In terms of coaching, Nick Saban is pretty easily the best college football coach in America. That’s not a knock on Les Miles in any way, but I think results show Alabama has a decided edge on the sidelines in this game.

But with all of that said, I will go with LSU in this game, and I will tell you why – Tiger Stadium.

It’s hard to win in Death Valley – darn near impossible.

It’s even more difficult at night.

The Tigers have won 21-straight home games – a streak that dates back to 2009.

Looking at the past two meetings between these teams in Tiger Stadium shows why I’m picking the Tigers.
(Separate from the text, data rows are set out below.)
===== src/rtl/intc_pkg.sv =====
package intc_pkg;

  localparam int BANK_W = 32;
  localparam int NBANK  = 2;
  localparam int NSRC   = NBANK * BANK_W;

  // register index = byte address [7:3]
  localparam int REG_IRQ   = 0;
  localparam int REG_FIQ   = 1;
  localparam int REG_RAW   = 2;
  localparam int REG_ROUTE = 3;
  localparam int REG_ENS   = 4;
  localparam int REG_ENC   = 5;
  localparam int REG_TGS   = 6;
  localparam int REG_TGC   = 7;
  localparam int REG_SENSE = 8;
  localparam int REG_ECLR  = 11;
  localparam int REG_LATCH = 12;

  typedef struct packed {
    logic en_set;
    logic en_clr;
    logic trg_set;
    logic trg_clr;
    logic route_wr;
    logic edge_clr;
  } bank_wr_t;

  typedef struct packed {
    logic [BANK_W-1:0] irq;
    logic [BANK_W-1:0] fiq;
    logic [BANK_W-1:0] raw;
    logic [BANK_W-1:0] route;
    logic [BANK_W-1:0] en;
    logic [BANK_W-1:0] trig;
    logic [BANK_W-1:0] sense;
    logic [BANK_W-1:0] latch;
  } bank_view_t;

endpackage


===== src/rtl/intc_sync.sv =====
module intc_sync #(
  parameter int W      = 64,
  parameter int STAGES = 2
) (
  input  logic         clk,
  input  logic         rst_n,
  input  logic [W-1:0] d,
  output logic [W-1:0] q
);

  logic [W-1:0] stg_q [STAGES];

  always_ff @(posedge clk or negedge rst_n) begin
    if (!rst_n) begin
      for (int s = 0; s < STAGES; s++) stg_q[s] <= '0;
    end else begin
      stg_q[0] <= d;
      for (int s = 1; s < STAGES; s++) stg_q[s] <= stg_q[s-1];
    end
  end

  assign q = stg_q[STAGES-1];

endmodule


===== src/rtl/intc_bank.sv =====
module intc_bank
  import intc_pkg::*;
#(
  parameter logic [BANK_W-1:0] LEVEL = '0
) (
  input  logic              clk,
  input  logic              rst_n,
  input  logic [BANK_W-1:0] src_s,
  input  bank_wr_t          wr,
  input  logic [BANK_W-1:0] wdata,
  output bank_view_t        view
);

  logic [BANK_W-1:0] en_q, trig_q, route_q, prev_q, latch_q;
  logic [BANK_W-1:0] latch_nxt, pend;

  // per-source variant chosen by the sense parameter
  for (genvar i = 0; i < BANK_W; i++) begin : g_src
    if (LEVEL[i]) begin : g_level
      assign latch_nxt[i] = 1'b0;
      assign pend[i]      = src_s[i];
    end else begin : g_edge
      // a rising edge takes priority over a clear in the same cycle
      assign latch_nxt[i] = (src_s[i] & ~prev_q[i]) |
                            (latch_q[i] & ~(wr.edge_clr & wdata[i]));
      assign pend[i]      = latch_q[i];
    end
  end

  always_ff @(posedge clk or negedge rst_n) begin
    if (!rst_n) begin
      en_q    <= '0;
      trig_q  <= '0;
      route_q <= '0;
      prev_q  <= '0;
      latch_q <= '0;
    end else begin
      prev_q  <= src_s;
      latch_q <= latch_nxt;
      if (wr.en_set)       en_q <= en_q | wdata;
      else if (wr.en_clr)  en_q <= en_q & ~wdata;
      if (wr.trg_set)      trig_q <= trig_q | wdata;
      else if (wr.trg_clr) trig_q <= trig_q & ~wdata;
      if (wr.route_wr)     route_q <= wdata;
    end
  end

  logic [BANK_W-1:0] raw, live;
  assign raw  = pend | trig_q;
  assign live = raw & en_q;

  assign view.raw   = raw;
  assign view.irq   = live & ~route_q;
  assign view.fiq   = live & route_q;
  assign view.route = route_q;
  assign view.en    = en_q;
  assign view.trig  = trig_q;
  assign view.sense = LEVEL;
  assign view.latch = latch_q;

endmodule


===== src/rtl/intc_regif.sv =====
module intc_regif
  import intc_pkg::*;
#(
  parameter int ADDR_W = 8
) (
  input  logic                         bus_valid,
  input  logic                         bus_write,
  input  logic [ADDR_W-1:0]            bus_addr,
  input  bank_view_t [NBANK-1:0]       view,
  output bank_wr_t   [NBANK-1:0]       wr,
  output logic       [BANK_W-1:0]      rdata
);

  localparam int IDX_W = ADDR_W - 3;

  logic [IDX_W-1:0] idx;
  logic             bank;
  logic             addr_unused;

  assign idx         = bus_addr[ADDR_W-1:3];
  assign bank        = bus_addr[2];
  assign addr_unused = &{1'b0, bus_addr[1:0]};

  for (genvar b = 0; b < NBANK; b++) begin : g_dec
    logic hit;
    assign hit = bus_valid && bus_write && (bank == b[0]);
    assign wr[b].en_set   = hit && (idx == IDX_W'(REG_ENS));
    assign wr[b].en_clr   = hit && (idx == IDX_W'(REG_ENC));
    assign wr[b].trg_set  = hit && (idx == IDX_W'(REG_TGS));
    assign wr[b].trg_clr  = hit && (idx == IDX_W'(REG_TGC));
    assign wr[b].route_wr = hit && (idx == IDX_W'(REG_ROUTE));
    assign wr[b].edge_clr = hit && (idx == IDX_W'(REG_ECLR));
  end

  bank_view_t sel_v;
  assign sel_v = view[bank];

  always_comb begin
    rdata = '0;
    case (idx)
      IDX_W'(REG_IRQ):   rdata = sel_v.irq;
      IDX_W'(REG_FIQ):   rdata = sel_v.fiq;
      IDX_W'(REG_RAW):   rdata = sel_v.raw;
      IDX_W'(REG_ROUTE): rdata = sel_v.route;
      IDX_W'(REG_ENS),
      IDX_W'(REG_ENC):   rdata = sel_v.en;
      IDX_W'(REG_TGS),
      IDX_W'(REG_TGC):   rdata = sel_v.trig;
      IDX_W'(REG_SENSE): rdata = sel_v.sense;
      IDX_W'(REG_LATCH): rdata = sel_v.latch;
      default:           rdata = '0;
    endcase
  end

endmodule


===== src/rtl/twin_bank_intc.sv =====
module twin_bank_intc
  import intc_pkg::*;
#(
  parameter int                ADDR_W      = 8,
  parameter int                SYNC_STAGES = 2,
  parameter logic [NSRC-1:0]   LEVEL_MASK  = '0
) (
  input  logic              clk,
  input  logic              rst_n,
  input  logic [NSRC-1:0]   src_i,
  input  logic              bus_valid,
  input  logic              bus_write,
  input  logic [ADDR_W-1:0] bus_addr,
  input  logic [BANK_W-1:0] bus_wdata,
  output logic [BANK_W-1:0] bus_rdata,
  output logic              irq_o,
  output logic              fiq_o
);

  logic [NSRC-1:0] src_s;
  logic [NSRC-1:0] en_all, route_all, latch_all, irq_all, fiq_all;

  bank_view_t [NBANK-1:0] view;
  bank_wr_t   [NBANK-1:0] wr;

  intc_sync #(.W(NSRC), .STAGES(SYNC_STAGES)) u_sync (
    .clk  (clk),
    .rst_n(rst_n),
    .d    (src_i),
    .q    (src_s)
  );

  for (genvar b = 0; b < NBANK; b++) begin : g_bank
    intc_bank #(.LEVEL(LEVEL_MASK[b*BANK_W +: BANK_W])) u_bank (
      .clk  (clk),
      .rst_n(rst_n),
      .src_s(src_s[b*BANK_W +: BANK_W]),
      .wr   (wr[b]),
      .wdata(bus_wdata),
      .view (view[b])
    );
    assign en_all   [b*BANK_W +: BANK_W] = view[b].en;
    assign route_all[b*BANK_W +: BANK_W] = view[b].route;
    assign latch_all[b*BANK_W +: BANK_W] = view[b].latch;
    assign irq_all  [b*BANK_W +: BANK_W] = view[b].irq;
    assign fiq_all  [b*BANK_W +: BANK_W] = view[b].fiq;
  end

  intc_regif #(.ADDR_W(ADDR_W)) u_regif (
    .bus_valid(bus_valid),
    .bus_write(bus_write),
    .bus_addr (bus_addr),
    .view     (view),
    .wr       (wr),
    .rdata    (bus_rdata)
  );

  assign irq_o = |irq_all;
  assign fiq_o = |fiq_all;

endmodule


===== config.mk =====
export PLATFORM = sky130hd
export DESIGN_NAME = twin_bank_intc
export DESIGN_NICKNAME = d
export VERILOG_FILES = /design/src/rtl/intc_pkg.sv /design/src/rtl/intc_sync.sv /design/src/rtl/intc_bank.sv /design/src/rtl/intc_regif.sv /design/src/rtl/twin_bank_intc.sv
export SDC_FILE = /design/constraint.sdc
export NUM_CORES = 1
export LEC_CHECK = 0
export CORE_UTILIZATION = 55
export CTS_BUF_LIST = sky130_fd_sc_hd__clkbuf_8
export CTS_CLUSTER_SIZE = 24
export DETAILED_ROUTE_END_ITERATION = 7
export DONT_BUFFER_PORTS = 1
export GPL_TIMING_DRIVEN = 0
export PLACE_DENSITY = 0.77
export SLEW_MARGIN = 5
export SYNTH_ARGS = -nofsm -noshare
export SYNTH_HDL_FRONTEND = slang
export SYNTH_SLANG_ARGS = --single-unit

===== constraint.sdc =====
create_clock -name clk -period 2.3 [get_ports clk]
set_input_delay 0.345 -clock clk [delete_from_list [all_inputs] [get_ports clk]]
set_output_delay 0.345 -clock clk [all_outputs]
set_load 0.005 [all_outputs]

==> flow_metrics.py <==
metrics = {
    "clock_tree": {
        "cts_tree": "done",
        "cts_root_buffer": "clkbuf_8",
        "cts_hold_buf": 96,
        "clock_latency_ns": 0.64,
        "cts_max_level": 3,
        "numCtsBuffers": 72,
        "path_clk_slew_ns": 0.06,
        "clockBufferDepth": 3,
        "clkSinkCount": 448,
    },
    "critical_path": {
        "cp_max_fo": 5,
        "crit_path_start_kind": "flip-flop",
        "criticalPathCategory": "flip-flop to output pin",
        "critPathArrivalTime_ns": 2.63,
        "slowest_delay_ns": 0.64,
        "cp_top_family": "simple AND/OR/NAND/NOR gates",
        "crit_buf_inv": 0,
        "r2r_setup_slack_ns": 1.20,
        "critPathSlowestCell": "or4_4",
        "cp.required_ns": 1.96,
        "endpoint_kind": "output pin",
        "cp_cell_sequence": "o21ai_2 > nor2_2 > nor4_2 > nand4_1 > or4_4",
    },
    "logic_synthesis": {
        "ys_seq_area_share_pct": 55.4,
        "syn-num-nets": 1964,
        "yosys.area.top_type": "dfrtp_1",
        "yosysMostFrequentCell": "dfrtp_1",
        "synthTopCellsByArea": "dfrtp_1 (55%), mux2i_1 (5.6%), a21oi_1 (4.7%)",
        "synthDistinctLibCells": 32,
        "synth_seq_cells": 448,
        "synthCells": 1856,
        "synthTopCellsByCount": "dfrtp_1 (448), a21oi_1 (192), o21ai_0 (143), a31oi_1 (128), nor2_1 (124)",
        "avgSynthCellArea_sq_um": 10.9,
        "synth-edff-count": 0,
        "synth_area_sq_um": 20200,
        "async_reset_ff_share_pct": 100,
        "synthFlopType": "dfrtp_1",
        "synth_top_area_share_pct": 55.4,
        "synth.yosys.warnings": 0,
    },
    "die": {
        "ios": 142,
        "die_w_microns": 194,
        "fp.dieH_microns": 194,
        "core_sq_um": 35900,
        "row_count": 69,
        "start_util_pct": 56.4,
        "dieArea_sq_um": 37600,
    },
    "route": {
        "viasPerCell": 6.81,
        "first_pass_iters": 6,
        "wl_per_cell_microns": 26.8,
        "ant_nets": 0,
        "vias": 17600,
        "drt_iter0_markers": 2502,
        "routed_wl_microns": 69300,
        "route.detailed.drc": 0,
    },
    "grt": {
        "grt_max_degree": 449,
        "antenna_found_initial": 1,
        "overflow": 0,
        "grt_pass1_vias": 17300,
        "grt_first_pass_wirelength_microns": 103000,
        "track_usage_pct": 36.7,
    },
    "sta": {
        "fmax_ghz": 0.336,
        "rsz0062_at_grt": "true",
        "setup_ws_ns": -0.674,
        "setup-violations-final": 22,
        "worstMarginPinSlew_ns": 1.71,
        "min_period_ns": 2.97,
        "hold_viol": 448,
        "slew_viol_final": 127,
        "fin_hold_ws_ns": -0.594,
        "fin_skew_ns": 0.0242,
        "relSlewSlack_pct": -14.2,
        "fin_crit_sh_pct": 129,
    },
    "final_layout": {
        "area_growth_pct": 20.0,
        "final_nets": 2181,
        "final_area_sq_um": 24300,
        "drive_gt1_share_pct": 20.9,
        "register_area_sq_um": 11200,
        "multi_input_area_sq_um": 8690,
        "fillers": 2701,
    },
    "placed_design": {
        "hpwl_microns": 42100,
        "dpl-instance-area_sq_um": 20800,
        "pre_cts_ws_ns": -0.640,
        "globalplace.congestion": 0.995,
        "portBuffers": 0,
    },
    "pwr": {
        "leakage_nw": 10.7,
        "power.density_nw_per_um2": 750,
        "p_total_mw": 18.2,
        "ir_drop_mv": 0.499,
    },
    "hold_path": {
        "hold_path_class": "input port to asynchronous set/reset pin",
    },
    "outcome": {
        "violations": "hold timing, slew limit, setup timing",
        "status": "finished with violations",
    },
    "job": {
        "drv_cap": 0,
    },
}
-- layout make-up --
type / instances / share of cell area, %
diodes: 2 / 0.0206
plain buffers: 145 / 2.92
clock buffers: 89 / 5.04
clock inverters: 36 / 0.855
inverters: 80 / 1.24
multi-input cells: 1183 / 35.8
flip-flops and latches: 448 / 46.3
well taps: 461 / 2.37
repair buffers: 143 / 5.49
-- kinds of logic after synthesis --
family,Yosys count,share of synthesized area (%)
buffers and inverters,225,4.72
and+or+nand+nor,263,5.68
DFF,448,55.4
muxes,209,12.0
AOI/OAI and AO/OA,711,22.2
-- final timing paths --
path | to | depth (start not counted) | from
max | irq_o | 5 | flip-flop
min | g_bank[0].u_bank.latch_q[8] | 0 | rst_n
max reg2reg | g_bank[0].u_bank.latch_q[14] | 4 | g_bank[0].u_bank.latch_q[14]
min reg2reg | u_sync.q[0] | 0 | u_sync.stg_q[64]
max in group asynchronous | asynchronous set/reset pin | 0 | rst_n
min in group clk | flip-flop | 2 | bus_wdata[31]
-- per-stage QoR --
step | utilization (%) | cells | setup TNS, ns
5_1_grt | 67.6 | 2587 | -3.52
4_1_cts | 66.4 | 2563 | -1.41
3_5_place_dp | 58.0 | 2317 | -20.38
6_report | 67.6 | 2587 | -2.22
3_3_place_gp | 58.0 | 2317 | -15.42
2_1_floorplan | - | 1856 | 0
-- worst register-to-register path: cells and delay by family (launching register included) --
kind,cells,cell delay (ns)
compound gates,1,0.20
flops,1,0.42
buf+inv,3,0.38
-- power breakdown --
| group | total, mW | internal [mW] | switching, mW |
|---|---|---|---|
| combinational | 2.30 | 0.987 | 1.31 |
| clock | 6.85 | 3.70 | 3.15 |
| sequential | 9.07 | 8.46 | 0.611 |
| total | 18.2 | 13.2 | 5.07 |
-- what timing repair did --
item	CTS	global route
pin swaps	36	44
endpoints found under the hold margin	576	448
buffers inserted	25	24
endpoints found under the setup margin	34	34
gates resized for setup	128	95
-- per-layer routing --
layer / share of wire [%] / vias up / track usage (%) / routed length (microns)
met2: 44 / 1274 / 53.5 / 30300
met3: 12 / 350 / 11.5 / 8360
met5: 0 / - / 0 / 0
li1: - / 7406 / - / -
met1: 38 / 8594 / 47.2 / 26100
met4: 6.7 / 0 / 24.4 / 4620
-- cell usage in the layout, fill, tap and decap left out, types with 5 or more instances in the layout --
master / Yosys / layout
dfrtp_1: 448 / 423
a21oi_1: 192 / 192
a31oi_1: 128 / 128
nor2_1: 124 / 119
mux2i_1: 113 / 110
inv_1: 80 / 104
o21ai_0: 143 / 99
dlygate4sd3_1: 0 / 96
clkbuf_8: 0 / 89
clkbuf_1: 97 / 74
nand2_1: 67 / 67
a22o_1: 64 / 64
mux2_4: 60 / 63
buf_4: 3 / 50
o211ai_1: 49 / 49
o22ai_1: 41 / 41
nor3_1: 34 / 34
mux2_2: 36 / 33
o21ai_1: 0 / 32
buf_2: 38 / 31
o221ai_2: 0 / 31
a221oi_2: 0 / 30
o2111ai_1: 30 / 28
dfrtp_2: 0 / 25
clkbuf_2: 0 / 20
buf_6: 7 / 12
o21ai_2: 0 / 11
nor2_2: 4 / 8
nor4_1: 15 / 7
clkinv_2: 0 / 7
clkbuf_4: 0 / 5
Note: power is estimated with default switching activity, not from simulation.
In 2010, Alabama was the defending national champions and were loaded with returnees, fielding a roster that included Greg McElroy, Mark Ingram, Julio Jones, Trent Richardson, Mark Barron and C.J. Mosley.

They lost to the Tigers in Baton Rouge 24-21.

That LSU team was nowhere near the best in the country and had a struggling Jordan Jefferson under center.

Go back in time further to 2008 – that’s another example of the power of Death Valley magic.

In that year, Jarrett Lee was LSU’s quarterback. This was his infamous pick-6 season.

Despite an inability to complete a forward pass to the correct team (Lee threw four interceptions in the game), LSU lost just 27-21 to the Tide that season – a game that went into overtime.

The Tide’s roster that season was again loaded with NFL talent.

This year, the talent gap is closed and it’s actually LSU who has more “draftable” players within the game.

College kids are easily flustered. We sometimes forget they are 19 and 20-year-old kids.

I expect Alabama to be slightly flustered and unable to execute to the same level that they normally perform.

For that reason, give me the Tigers in a 14-10 game.

May the team that plays the cleanest game win.